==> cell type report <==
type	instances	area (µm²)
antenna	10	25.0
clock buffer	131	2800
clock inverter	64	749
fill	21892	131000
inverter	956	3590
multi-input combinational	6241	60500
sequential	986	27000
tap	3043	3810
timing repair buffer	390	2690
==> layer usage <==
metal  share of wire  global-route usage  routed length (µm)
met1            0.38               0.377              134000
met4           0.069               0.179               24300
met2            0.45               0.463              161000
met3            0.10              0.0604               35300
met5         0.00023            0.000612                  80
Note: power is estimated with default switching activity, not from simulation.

WORK REQUIRED: Please write out each line of the listing above exactly.

WRITTEN RESPONSE:
==> cell type report <==
type	instances	area (µm²)
antenna	10	25.0
clock buffer	131	2800
clock inverter	64	749
fill	21892	131000
inverter	956	3590
multi-input combinational	6241	60500
sequential	986	27000
tap	3043	3810
timing repair buffer	390	2690
==> layer usage <==
metal  share of wire  global-route usage  routed length (µm)
met1            0.38               0.377              134000
met4           0.069               0.179               24300
met2            0.45               0.463              161000
met3            0.10              0.0604               35300
met5         0.00023            0.000612                  80
Note: power is estimated with default switching activity, not from simulation.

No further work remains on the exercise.